From an optimization exercise on the open Yosys and OpenROAD flow, aimed at small area and a short achievable clock period; shortcuts taken in it are not production practice.

Setup of delta:
==> module fp_sub, before the edit <==
module fp_sub (
    input  logic [31:0] i_a,
    input  logic [31:0] i_b,
    output logic        o_norm_sign,
    output logic [9:0]  o_norm_exp,
    output logic [26:0] o_norm_sig,
    output logic        o_norm_zero,
    output logic        o_exact,
    output logic [31:0] o_exact_result,
    output logic        o_exact_inv
);
    logic        a_ge;
    logic        eff_sub;
    logic [7:0]  exp_big;
    logic [7:0]  exp_diff;
    logic [23:0] sig_big;
    logic [23:0] sig_small;
    logic [8:0]  ed_ab;
    logic [26:0] sh [0:5];
    logic [5:0]  st;
    logic        far;
    logic [26:0] small_al;
    logic [27:0] mag;
    logic [4:0]  lz;
    logic [27:0] norm;
    assign a_ge    = (i_a[30:0] >= i_b[30:0]);
    assign eff_sub = (i_a[31] == i_b[31]);
    assign ed_ab    = {1'b0, i_a[30:23]} - {1'b0, i_b[30:23]};
    assign exp_diff = ed_ab[8] ? (i_b[30:23] - i_a[30:23]) : ed_ab[7:0];
    assign exp_big   = a_ge ? i_a[30:23] : i_b[30:23];
    assign sig_big   = a_ge ? {(i_a[30:23] != 8'd0), i_a[22:0]} : {(i_b[30:23] != 8'd0), i_b[22:0]};
    assign sig_small = a_ge ? {(i_b[30:23] != 8'd0), i_b[22:0]} : {(i_a[30:23] != 8'd0), i_a[22:0]};
    assign sh[0] = {sig_small, 3'b000};
    assign st[0] = 1'b0;
    genvar k;
    generate
        for (k = 0; k < 5; k++) begin : g_align
            localparam int S = 1 << (4 - k);
            assign sh[k+1] = exp_diff[4-k] ? (sh[k] >> S) : sh[k];
            assign st[k+1] = st[k] | (exp_diff[4-k] & (|sh[k][S-1:0]));
        end
    endgenerate
    assign far      = |exp_diff[7:5];
    assign small_al = far ? {26'd0, |sig_small} : {sh[5][26:1], sh[5][0] | st[5]};
    fp_add_sk #(.W(28), .L(5)) u_add (
        .i_a   ({1'b0, sig_big, 3'b000}),
        .i_b   ({1'b0, small_al} ^ {28{eff_sub}}),
        .i_cin (eff_sub),
        .o_sum (mag)
    );
    always_comb begin
        if (mag[27]) begin
            o_norm_sig = {mag[27:2], mag[1] | mag[0]};
            o_norm_exp = {2'b00, exp_big} + 10'd1;
        end else if (mag[26]) begin
            o_norm_sig = mag[26:0];
            o_norm_exp = {2'b00, exp_big};
        end else begin
            o_norm_sig = {mag[25:0], 1'b0};
            o_norm_exp = {2'b00, exp_big} - 10'd1;
        end
    end
    always_comb begin
        lz = 5'd27;
        for (int i = 0; i < 28; i++) begin
            if (mag[i]) lz = 5'(27 - i);
        end
    end
    logic [9:0] exact_exp;
    logic       exact_unf;
    assign norm        = mag << lz;
    assign exact_exp   = {2'b00, exp_big} + 10'd1 - {5'd0, lz};
    assign exact_unf   = exact_exp[9] | (exact_exp == 10'd0);
    assign o_norm_zero = (mag == 28'd0);
    assign o_norm_sign = a_ge ? i_a[31] : ~i_b[31];
    assign o_exact     = (mag[27:25] == 3'b000) & ~o_norm_zero;
    assign o_exact_result = exact_unf ? 32'd0 : {o_norm_sign, exact_exp[7:0], norm[26:4]};
    assign o_exact_inv    = exact_unf;
endmodule
==> module fp_module, before the edit <==
module fp_module (
    input  logic                     i_clk,
    input  logic                     i_rst,
    input  fp_format_pkg::fp_word_t  i_data_r1,
    input  fp_format_pkg::fp_word_t  i_data_r2,
    input  logic [5-1:0]      i_alu_ctrl,
    output fp_format_pkg::fp_word_t  o_data,
    output logic                     o_invalid
);
    logic                     sub_sign;
    logic [9:0]               sub_exp;
    logic [26:0]              sub_sig;
    logic                     sub_zero;
    logic                     sub_exact;
    logic [31:0]              sub_exact_result;
    logic                     sub_exact_inv;
    logic                     mul_sign;
    logic [9:0]               mul_exp;
    logic [26:0]              mul_sig;
    logic                     mul_zero;
    logic                     is_mul;
    logic [31:0]              rnd_result;
    logic                     rnd_inv;
    fp_op_pkg::fp_class_t     class_code;
    logic                     nan_inf;
    fp_format_pkg::fp_word_t  data_next;
    logic                     invalid_next;
    fp_sub fp_sub_inst (
        .i_a         (i_data_r1),
        .i_b         (i_data_r2),
        .o_norm_sign (sub_sign),
        .o_norm_exp  (sub_exp),
        .o_norm_sig  (sub_sig),
        .o_norm_zero (sub_zero),
        .o_exact        (sub_exact),
        .o_exact_result (sub_exact_result),
        .o_exact_inv    (sub_exact_inv)
    );
    fp_mul fp_mul_inst (
        .i_a         (i_data_r1),
        .i_b         (i_data_r2),
        .o_norm_sign (mul_sign),
        .o_norm_exp  (mul_exp),
        .o_norm_sig  (mul_sig),
        .o_norm_zero (mul_zero)
    );
    assign is_mul = i_alu_ctrl[0];
    fp_round fp_round_inst (
        .i_norm_sign     (is_mul ? mul_sign : sub_sign),
        .i_norm_exp      (is_mul ? mul_exp  : sub_exp),
        .i_norm_sig      (is_mul ? mul_sig  : sub_sig),
        .i_norm_zero     (is_mul ? mul_zero : sub_zero),
        .o_result        (rnd_result),
        .o_range_invalid (rnd_inv)
    );
    fp_class fp_class_inst (
        .i_sign  (i_data_r1[31]),
        .i_exp   (i_data_r1[30:23]),
        .i_frac  (i_data_r1[22:0]),
        .o_class (class_code)
    );
    assign nan_inf = (&i_data_r1[30:23]) | (&i_data_r2[30:23]);
    always_comb begin
        case (i_alu_ctrl)
            5'b01010: begin
                data_next    = sub_exact ? sub_exact_result : rnd_result;
                invalid_next = (sub_exact ? sub_exact_inv : rnd_inv) | nan_inf;
            end
            5'b01011: begin
                data_next    = rnd_result;
                invalid_next = rnd_inv | nan_inf;
            end
            5'b01111: begin
                data_next    = class_code;
                invalid_next = 1'b0;
            end
            default: begin
                data_next    = '0;
                invalid_next = 1'b0;
            end
        endcase
    end
    always_ff @(posedge i_clk) begin
        if (i_rst) begin
            o_data    <= '0;
            o_invalid <= 1'b0;
        end else begin
            o_data    <= data_next;
            o_invalid <= invalid_next;
        end
    end
endmodule
clock: 17.0 ns
lec_check: 0
abc_area: 1
cap_margin: 20
core_margin: 2
core_utilization: 40
setup_slack_margin: 4.5
slew_margin: 20
standard.sh (not shown) runs the stock make flow with config.mk's settings and CLKGATE_MAP_FILE= SYNTH_SCRIPT=/design/flow/synth_recipe.tcl, a recipe that flattens the netlist after the stock synthesis.
==> flow/flow/run.sh <==
#!/bin/bash
set -euo pipefail
export BUFFER_PORTS_ARGS="-buffer_cell sky130_fd_sc_hd__buf_1"
R=orfs/results/sky130hd/fp_module/base
bash standard.sh synth > standard_synth.log 2>&1
cp $R/1_2_yosys.v yosys_netlist_standard.v
python3 flow/fixpol.py yosys_netlist_standard.v $R/1_2_yosys.v > fixpol.log 2>&1
rm -f $R/1_synth.odb $R/1_synth.sdc
bash standard.sh finish > standard_flow.log 2>&1
Other scripts of this flow, unchanged in this note and not shown: flow/flow/fixpol.py
Input-level comparison between beta and delta:
diff --git a/flow/design.v b/flow/design.v
--- a/flow/design.v
+++ b/flow/design.v
@@ -105,14 +105,11 @@
     input  logic [31:0] i_a,
     input  logic [31:0] i_b,
     output logic        o_norm_sign,
     output logic [9:0]  o_norm_exp,
     output logic [26:0] o_norm_sig,
-    output logic        o_norm_zero,
-    output logic        o_exact,
-    output logic [31:0] o_exact_result,
-    output logic        o_exact_inv
+    output logic        o_norm_zero
 );
     logic        a_ge;
     logic        eff_sub;
     logic [7:0]  exp_big;
     logic [7:0]  exp_diff;
@@ -150,37 +147,20 @@
         .i_b   ({1'b0, small_al} ^ {28{eff_sub}}),
         .i_cin (eff_sub),
         .o_sum (mag)
     );
     always_comb begin
-        if (mag[27]) begin
-            o_norm_sig = {mag[27:2], mag[1] | mag[0]};
-            o_norm_exp = {2'b00, exp_big} + 10'd1;
-        end else if (mag[26]) begin
-            o_norm_sig = mag[26:0];
-            o_norm_exp = {2'b00, exp_big};
-        end else begin
-            o_norm_sig = {mag[25:0], 1'b0};
-            o_norm_exp = {2'b00, exp_big} - 10'd1;
-        end
-    end
-    always_comb begin
         lz = 5'd27;
         for (int i = 0; i < 28; i++) begin
             if (mag[i]) lz = 5'(27 - i);
         end
     end
-    logic [9:0] exact_exp;
-    logic       exact_unf;
-    assign norm        = mag << lz;
-    assign exact_exp   = {2'b00, exp_big} + 10'd1 - {5'd0, lz};
-    assign exact_unf   = exact_exp[9] | (exact_exp == 10'd0);
+    assign norm = mag << lz;
     assign o_norm_zero = (mag == 28'd0);
     assign o_norm_sign = a_ge ? i_a[31] : ~i_b[31];
-    assign o_exact     = (mag[27:25] == 3'b000) & ~o_norm_zero;
-    assign o_exact_result = exact_unf ? 32'd0 : {o_norm_sign, exact_exp[7:0], norm[26:4]};
-    assign o_exact_inv    = exact_unf;
+    assign o_norm_sig  = {norm[27:2], norm[1] | norm[0]};
+    assign o_norm_exp  = {2'b00, exp_big} + 10'd1 - {5'd0, lz};
 endmodule
 module fp_mul_array (
     input  logic [23:0] a,
     input  logic [23:0] b,
     output logic [47:0] p
@@ -2186,13 +2166,10 @@
 );
     logic                     sub_sign;
     logic [9:0]               sub_exp;
     logic [26:0]              sub_sig;
     logic                     sub_zero;
-    logic                     sub_exact;
-    logic [31:0]              sub_exact_result;
-    logic                     sub_exact_inv;
     logic                     mul_sign;
     logic [9:0]               mul_exp;
     logic [26:0]              mul_sig;
     logic                     mul_zero;
     logic                     is_mul;
@@ -2206,14 +2183,11 @@
         .i_a         (i_data_r1),
         .i_b         (i_data_r2),
         .o_norm_sign (sub_sign),
         .o_norm_exp  (sub_exp),
         .o_norm_sig  (sub_sig),
-        .o_norm_zero (sub_zero),
-        .o_exact        (sub_exact),
-        .o_exact_result (sub_exact_result),
-        .o_exact_inv    (sub_exact_inv)
+        .o_norm_zero (sub_zero)
     );
     fp_mul fp_mul_inst (
         .i_a         (i_data_r1),
         .i_b         (i_data_r2),
         .o_norm_sign (mul_sign),
@@ -2237,15 +2211,11 @@
         .o_class (class_code)
     );
     assign nan_inf = (&i_data_r1[30:23]) | (&i_data_r2[30:23]);
     always_comb begin
         case (i_alu_ctrl)
-            5'b01010: begin
-                data_next    = sub_exact ? sub_exact_result : rnd_result;
-                invalid_next = (sub_exact ? sub_exact_inv : rnd_inv) | nan_inf;
-            end
-            5'b01011: begin
+            5'b01010, 5'b01011: begin
                 data_next    = rnd_result;
                 invalid_next = rnd_inv | nan_inf;
             end
             5'b01111: begin
                 data_next    = class_code;
Findings:
beta | stages: all done | timing, DRC, antenna: all pass. Area after synthesis (beta vs. delta) decreases by a few percent. Going from delta to beta, total stage count of the critical path now larger, area of placed instances now smaller, total instance count after detailed placement now smaller, first-pass GRT wire length now smaller. Met1 usage in global routing: delta and beta compared, higher one is delta. Total global-route track usage: delta and beta compared, lower one is beta. Looking at synthesized net count, beta sits below delta.
No functional check of the RTL was part of any run of this note.

-- re-timing with driven ports --
How much do the figures lean on ideal ports? The routed layouts below were timed once more, with nothing changed but the port constraints.
Step 1, drivers: a clkbuf_16 drives i_clk and a buf_2 each remaining input, both assumed.
Step 2 times the ports against the registers' clock, not the clock port: input delays grow and output delays shrink by t, the midpoint of the rising clock arrivals with the driver on.
Three values: no drivers, after step 1, after step 2; two values: the first two.
| run | t (ns) | slack for setup (ns) | worst setup path at the end | worst data-port slew with drivers (ns) |
|---|---|---|---|---|
| delta | 0.311 | 4.849 / 4.834 / 4.522 | input to register | 0.09 |
| beta | 0.311 | 4.898 / 4.900 / 4.589 | input to register | 0.10 |
After both steps setup and hold are still met in every run listed. The setup slack of delta, which loses most, moves by -0.015 ns with the drivers and by -0.327 ns with both steps.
********
> [DIRECTIONS]: Count the lines in the records above that contain "note", please, and give the number without any other words.

> [WRITTEN ANSWER]: 2